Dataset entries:

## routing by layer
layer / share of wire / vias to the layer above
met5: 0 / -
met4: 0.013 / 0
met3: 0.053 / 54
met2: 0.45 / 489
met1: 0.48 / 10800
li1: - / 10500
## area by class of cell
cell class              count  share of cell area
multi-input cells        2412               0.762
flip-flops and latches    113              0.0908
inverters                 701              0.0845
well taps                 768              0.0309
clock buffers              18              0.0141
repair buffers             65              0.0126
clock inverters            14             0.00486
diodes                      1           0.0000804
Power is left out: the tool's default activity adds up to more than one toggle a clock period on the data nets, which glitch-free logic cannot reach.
==> src/rtl/alarm_pkg.sv <==
// alarm_pkg: shared definitions for the alarm stage.
//   state_t        - FSM state encoding
//   *_MAX / *_WRAP - BCD limits for the stored alarm time
//   bcd_inc_hour   - 24 h BCD hour increment (23 -> 00)
//   bcd_inc_min    - BCD minute increment (59 -> 00, no carry)
//   status_of      - {armed, ringing, snoozing} decode of a state
package alarm_pkg;

  typedef enum logic [1:0] {
    DISARMED = 2'd0,
    ARMED    = 2'd1,
    RINGING  = 2'd2,
    SNOOZE   = 2'd3
  } state_t;

  localparam int HOUR_TENS_MAX = 2;
  localparam int HOUR_WRAP     = 23;
  localparam int MIN_TENS_MAX  = 5;
  localparam int DIGIT_MAX     = 9;

  // hh = {tens, ones}
  function automatic logic [7:0] bcd_inc_hour(input logic [7:0] hh);
    if (hh[7:4] >= 4'(HOUR_TENS_MAX) && hh[3:0] >= 4'(HOUR_WRAP % 10))
      return 8'h00;
    else if (hh[3:0] >= 4'(DIGIT_MAX))
      return {hh[7:4] + 4'd1, 4'd0};
    else
      return {hh[7:4], hh[3:0] + 4'd1};
  endfunction

  // mm = {tens, ones}
  function automatic logic [7:0] bcd_inc_min(input logic [7:0] mm);
    if (mm[3:0] >= 4'(DIGIT_MAX)) begin
      if (mm[7:4] >= 4'(MIN_TENS_MAX))
        return 8'h00;
      else
        return {mm[7:4] + 4'd1, 4'd0};
    end else begin
      return {mm[7:4], mm[3:0] + 4'd1};
    end
  endfunction

  // {armed, ringing, snoozing}
  function automatic logic [2:0] status_of(input state_t s);
    return {s != DISARMED, s == RINGING, s == SNOOZE};
  endfunction

endpackage
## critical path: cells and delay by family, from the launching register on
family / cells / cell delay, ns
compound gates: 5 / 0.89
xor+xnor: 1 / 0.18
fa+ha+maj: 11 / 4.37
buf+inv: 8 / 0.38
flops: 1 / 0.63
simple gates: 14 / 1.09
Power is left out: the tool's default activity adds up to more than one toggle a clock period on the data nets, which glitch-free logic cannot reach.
<file path="config.mk">
export PLATFORM = sky130hd
export DESIGN_NAME = braille_rand_sched_flat
export DESIGN_NICKNAME = d
export VERILOG_FILES = /design/src/rtl/braille_rand_sched_if.sv /design/src/rtl/braille_rand_sched.sv /design/src/flat_wrapper.sv
export SDC_FILE = /design/constraint.sdc
export NUM_CORES = 1
export LEC_CHECK = 0
export ABC_CLOCK_PERIOD_IN_PS = 3200
export BUFFER_PORTS_ARGS = -buffer_cell sky130_fd_sc_hd__buf_4
export CAP_MARGIN = 20
export CORE_AREA = 2 2 50 52
export CTS_CLUSTER_SIZE = 25
export DETAILED_ROUTE_END_ITERATION = 6
export DIE_AREA = 0 0 52 54
export PLACE_DENSITY = 0.9
export SYNTH_ARGS = -nofsm -noshare
export SYNTH_HDL_FRONTEND = slang
export SYNTH_SLANG_ARGS = --single-unit
</file>
<file path="constraint.sdc">
create_clock -name clk -period 3.2 [get_ports clk]
set_input_delay 0.32 -clock clk [delete_from_list [all_inputs] [get_ports clk]]
set_output_delay 0.32 -clock clk [all_outputs]
set_load 0.03 [all_outputs]
</file>
<file path="src/rtl/braille_rand_sched_if.sv">
// rtl/braille_rand_sched_if.sv - requester and LFSR signal bundle for braille_rand_sched
// Purpose: groups the request/acknowledge handshake and the LFSR hookup so the
// scheduler (slave) and the requester/LFSR side (master) share one port.
// Signals (direction as seen by the slave):
//   req         in   2      level request per requester, held until its ack
//   lfsr_q      in   16     LFSR state word
//   lfsr_start  out  1      LFSR run enable
//   ack         out  2      one-cycle grant/data-valid pulse per requester
//   rand_val    out  SYM_W  symbol index, valid while any ack bit is high
//   busy        out  1      warmup or draw in progress
interface braille_rand_sched_if #(
  parameter int SYM_W = 5
);
  logic [1:0]       req;
  logic [15:0]      lfsr_q;
  logic             lfsr_start;
  logic [1:0]       ack;
  logic [SYM_W-1:0] rand_val;
  logic             busy;

  modport master (
    output req,
    output lfsr_q,
    input  lfsr_start,
    input  ack,
    input  rand_val,
    input  busy
  );

  modport slave (
    input  req,
    input  lfsr_q,
    output lfsr_start,
    output ack,
    output rand_val,
    output busy
  );
endinterface

</file>
<file path="src/rtl/braille_rand_sched.sv">
// rtl/braille_rand_sched.sv - shares one 16-bit LFSR between two requesters, returns uniform symbol indices
// Purpose: owns the LFSR start enable, warms the sequence up on first use,
// arbitrates round-robin between the prompt generator (0) and dot shuffler (1)
// and reduces the LFSR word to [0, NUM_SYMBOLS-1] by rejection sampling.
// Ports:
//   clk   in  system clock, rising edge
//   rst   in  asynchronous active-low reset
//   bus   braille_rand_sched_if.slave (req, lfsr_q in; lfsr_start, ack, rand_val, busy out)
// Optional feature macro: BRAILLE_RAND_NOREPEAT_EN - rejects a sample equal to the
// value last delivered to the same requester.
module braille_rand_sched #(
  parameter int NUM_SYMBOLS = 26,
  parameter int SYM_W       = 5,
  parameter int WARMUP_CYC  = 16,
  parameter int MAX_TRY     = 8
) (
  input  logic                clk,
  input  logic                rst,
  braille_rand_sched_if.slave bus
);

  typedef enum logic [1:0] {IDLE, WARMUP, READY, DRAW} state_t;

  localparam logic [SYM_W:0] NUM_SYM   = (SYM_W+1)'(NUM_SYMBOLS);
  localparam logic [SYM_W:0] ONE_SYM   = (SYM_W+1)'(1);
  localparam logic [7:0]     WARM_LAST = 8'(WARMUP_CYC - 1);
  localparam logic [3:0]     TRY_LAST  = 4'(MAX_TRY - 1);

  state_t           state_q, state_d;
  logic [7:0]       warm_cnt_q, warm_cnt_d;
  logic [3:0]       tries_q, tries_d;
  logic             owner_q, owner_d;
  logic             last_q, last_d;
  logic             start_q, start_d;
  logic             busy_q, busy_d;
  logic [1:0]       ack_q, ack_d;
  logic [SYM_W-1:0] rand_val_q, rand_val_d;

  // One extra bit so NUM_SYMBOLS == 2^SYM_W and the history "no match" value fit.
  logic [SYM_W:0]   samp;
  logic [SYM_W:0]   fold_val;
  logic [SYM_W:0]   pick;
  logic             in_range;
  logic             accept_ok;
  logic [1:0]       req_m;

`ifdef BRAILLE_RAND_NOREPEAT_EN
  logic [1:0][SYM_W:0] hist_q, hist_d;
`endif

  always_comb begin
    state_d    = state_q;
    warm_cnt_d = warm_cnt_q;
    tries_d    = tries_q;
    owner_d    = owner_q;
    last_d     = last_q;
    start_d    = start_q;
    rand_val_d = rand_val_q;
    ack_d      = 2'b00;

    // A requester being acked this cycle may still be lowering req.
    req_m    = bus.req & ~ack_q;
    samp     = {1'b0, bus.lfsr_q[SYM_W-1:0]};
    in_range = samp < NUM_SYM;
    fold_val = in_range ? samp : samp - NUM_SYM;

`ifdef BRAILLE_RAND_NOREPEAT_EN
    hist_d    = hist_q;
    accept_ok = in_range && (samp != hist_q[owner_q]);
    if (fold_val == hist_q[owner_q]) begin
      fold_val = (fold_val == NUM_SYM - ONE_SYM) ? '0 : fold_val + ONE_SYM;
    end
`else
    accept_ok = in_range;
`endif

    pick = accept_ok ? samp : fold_val;

    case (state_q)
      IDLE: begin
        if (|bus.req) begin
          state_d    = WARMUP;
          warm_cnt_d = '0;
          start_d    = 1'b1;
        end
      end
      WARMUP: begin
        if (warm_cnt_q == WARM_LAST) begin
          state_d = READY;
        end else begin
          warm_cnt_d = warm_cnt_q + 8'd1;
        end
      end
      READY: begin
        if (|req_m) begin
          owner_d = (req_m == 2'b11) ? ~last_q : req_m[1];
          tries_d = '0;
          state_d = DRAW;
        end
      end
      DRAW: begin
        if (accept_ok || (tries_q >= TRY_LAST)) begin
          rand_val_d     = pick[SYM_W-1:0];
          ack_d[owner_q] = 1'b1;
          last_d         = owner_q;
          state_d        = READY;
`ifdef BRAILLE_RAND_NOREPEAT_EN
          hist_d[owner_q] = pick;
`endif
        end else begin
          tries_d = tries_q + 4'd1;
        end
      end
      default: state_d = IDLE;
    endcase

    busy_d = (state_d == WARMUP) || (state_d == DRAW);
  end

  always_ff @(posedge clk or negedge rst) begin
    if (!rst) begin
      state_q    <= IDLE;
      warm_cnt_q <= '0;
      tries_q    <= '0;
      owner_q    <= 1'b0;
      last_q     <= 1'b1;
      start_q    <= 1'b0;
      busy_q     <= 1'b0;
      ack_q      <= 2'b00;
      rand_val_q <= '0;
`ifdef BRAILLE_RAND_NOREPEAT_EN
      hist_q     <= {2{NUM_SYM}};
`endif
    end else begin
      state_q    <= state_d;
      warm_cnt_q <= warm_cnt_d;
      tries_q    <= tries_d;
      owner_q    <= owner_d;
      last_q     <= last_d;
      start_q    <= start_d;
      busy_q     <= busy_d;
      ack_q      <= ack_d;
      rand_val_q <= rand_val_d;
`ifdef BRAILLE_RAND_NOREPEAT_EN
      hist_q     <= hist_d;
`endif
    end
  end

  assign bus.lfsr_start = start_q;
  assign bus.busy       = busy_q;
  assign bus.ack        = ack_q;
  assign bus.rand_val   = rand_val_q;

  logic unused_bits;
  assign unused_bits = ^{bus.lfsr_q[15:SYM_W], pick[SYM_W]};

endmodule

</file>
<file path="src/flat_wrapper.sv">
// flat-port wrapper written by rule: the top's interface ports become plain ports
module braille_rand_sched_flat 
#(
  parameter int NUM_SYMBOLS = 26,
  parameter int SYM_W       = 5,
  parameter int WARMUP_CYC  = 16,
  parameter int MAX_TRY     = 8
)
  (clk, rst, bus_req, bus_lfsr_q, bus_lfsr_start, bus_ack, bus_rand_val, bus_busy);
  braille_rand_sched_if #(.SYM_W(SYM_W)) bus_i ();
  input  logic clk;
  input  logic rst;
  input wire logic [$bits(bus_i.req)-1:0] bus_req;
  input wire logic [$bits(bus_i.lfsr_q)-1:0] bus_lfsr_q;
  output wire logic [$bits(bus_i.lfsr_start)-1:0] bus_lfsr_start;
  output wire logic [$bits(bus_i.ack)-1:0] bus_ack;
  output wire logic [$bits(bus_i.rand_val)-1:0] bus_rand_val;
  output wire logic [$bits(bus_i.busy)-1:0] bus_busy;
  assign bus_i.req = bus_req;
  assign bus_i.lfsr_q = bus_lfsr_q;
  assign bus_lfsr_start = bus_i.lfsr_start;
  assign bus_ack = bus_i.ack;
  assign bus_rand_val = bus_i.rand_val;
  assign bus_busy = bus_i.busy;
  braille_rand_sched #(.NUM_SYMBOLS(NUM_SYMBOLS), .SYM_W(SYM_W), .WARMUP_CYC(WARMUP_CYC), .MAX_TRY(MAX_TRY)) u_core (.clk(clk), .rst(rst), .bus(bus_i));
endmodule
</file>
# Word level (Yosys, flattened, before mapping)
# Index checks and enable logic that the tools add are counted.
# W data, S select, Z words.
[op_classes] n_lt_le_gt_ge=4 mux=17 bitwise=3 eq_ne=11 reduce_logical=13 addsub=3
[ops] op="$mux W8" count=2
[ops] op="$pmux W8 S2" count=1
[ops] op="$mux W2" count=6
[ops] op="$add A8 B1 Y8 const B" count=1
[ops] op="$eq A2 B2 Y1 const B" count=4
[ops] op="$eq A8 B4 Y1 const B" count=1
[ops] op="$mux W4" count=2
[ops] op="$pmux W2 S4" count=1
[ops] op="$pmux W4 S2" count=1
[ops] op="$reduce_and A2 Y1" count=3
[ops] op="$reduce_and A3 Y1" count=2
[ops] op="$lt A5 B5 Y1 const B" count=1
[ops] op="$mux W5" count=1
[ops] op="$sub A5 B5 Y5 const B" count=1
[ops] op="$add A4 B1 Y4 const B" count=1
[ops] op="$eq A2 B1 Y1 const B" count=2
[ops] op="$ge A4 B3 Y1 const B" count=1
[ops] op="$ne A2 B1 Y1 const B" count=2
[ops] op="$ne A2 B2 Y1 const B" count=2
[ops] op="$reduce_bool A2 Y1" count=2
[ops] op="$reduce_or A2 Y1" count=2
[ops] op="$and A2 B2 Y2" count=1
[ops] op="$logic_not A2 Y1" count=1
[ops] op="$logic_or A1 B1 Y1" count=2
[ops] op="other kinds (7)" count=8
[totals] reg_bits=25 elab_cells=60 inputBits=20 output_inout_bits=9

# Longest topological paths before layout
[depth] ltp_word=7 depth_mapped=7 ltp_nobuf=6

# Worst setup path after synthesis
# OpenSTA, ideal clock, no wires.
[synth_timing] path_kind="register -> register" from="reg u_core.tries_q[0]" to="reg u_core.tries_q[0]" slack_ps=1580 path_stages_with_launch=6 setup_time_ps=125 n_path_buf=0 t_required_ps=3075 synth_period_minus_slack_ps=1620 arrival_ps=1495 cell_sequence="dfrtp_1 -> ha_1 -> a21o_1 -> nor4b_4 -> nor2_1 -> mux2_2"
[synth_via] elab_chain_len=4 elab_cells_between_ends=7 cone_classes="add/sub (1); order compare (1); eq/ne (1); mux (2); reduce/logical (2)"
[synth_lines] item="start: declaration" line_no="braille_rand_sched.sv:31" rtl="logic [3:0] tries_q, tries_d;"
[synth_lines] item="start signal: assignment" line_no="braille_rand_sched.sv:137" rtl="tries_q <= tries_d;"
[synth_lines] item="$ge A4 B3 Y1" line_no="braille_rand_sched.sv:102" rtl="if (accept_ok || (tries_q >= TRY_LAST)) begin"
[synth_lines] item="$logic_or A1 B1 Y1" line_no="braille_rand_sched.sv:102"
[synth_lines] item="$ne A2 B2 Y1 (no source line)"
[synth_lines] item="$reduce_and A3 Y1 (no source line)"
# Several ways; a longest one is shown, not always the timed one. The select of a mux whose other input is x is not followed.
# A chain may end at the register's enable or synchronous reset.

# Final worst setup path
# Same ends and word-level chain as after synthesis.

| Your task |
Pull out all lines in the data above that include "source".

| Solution |
[synth_lines] item="$ne A2 B2 Y1 (no source line)"
[synth_lines] item="$reduce_and A3 Y1 (no source line)"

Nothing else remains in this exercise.